Your assignment: Nothing but the lines from the one containing "export VERILOG_FILES = /design/src/rtl/monitor_cmd_ctrl.sv" to the end of the material should be returned, each exactly as written.

Extracted records:
### config.mk
export PLATFORM = sky130hd
export DESIGN_NAME = monitor_cmd_ctrl
export DESIGN_NICKNAME = d
export VERILOG_FILES = /design/src/rtl/monitor_cmd_ctrl.sv
export SDC_FILE = /design/constraint.sdc
export NUM_CORES = 1
export LEC_CHECK = 0
export CAP_MARGIN = 10
export CORE_UTILIZATION = 47
export DETAILED_ROUTE_END_ITERATION = 12
export PLACE_DENSITY_LB_ADDON = 0.15
export SYNTH_ARGS = -nofsm -noshare
export SYNTH_HDL_FRONTEND = slang
export SYNTH_SLANG_ARGS = --single-unit
### constraint.sdc
create_clock -name clk -period 2.99 [get_ports clk]
set_input_delay 0.7475 -clock clk [delete_from_list [all_inputs] [get_ports clk]]
set_output_delay 0.7475 -clock clk [all_outputs]
set_load 0.02 [all_outputs]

Exercise response:
export VERILOG_FILES = /design/src/rtl/monitor_cmd_ctrl.sv
export SDC_FILE = /design/constraint.sdc
export NUM_CORES = 1
export LEC_CHECK = 0
export CAP_MARGIN = 10
export CORE_UTILIZATION = 47
export DETAILED_ROUTE_END_ITERATION = 12
export PLACE_DENSITY_LB_ADDON = 0.15
export SYNTH_ARGS = -nofsm -noshare
export SYNTH_HDL_FRONTEND = slang
export SYNTH_SLANG_ARGS = --single-unit
### constraint.sdc
create_clock -name clk -period 2.99 [get_ports clk]
set_input_delay 0.7475 -clock clk [delete_from_list [all_inputs] [get_ports clk]]
set_output_delay 0.7475 -clock clk [all_outputs]
set_load 0.02 [all_outputs]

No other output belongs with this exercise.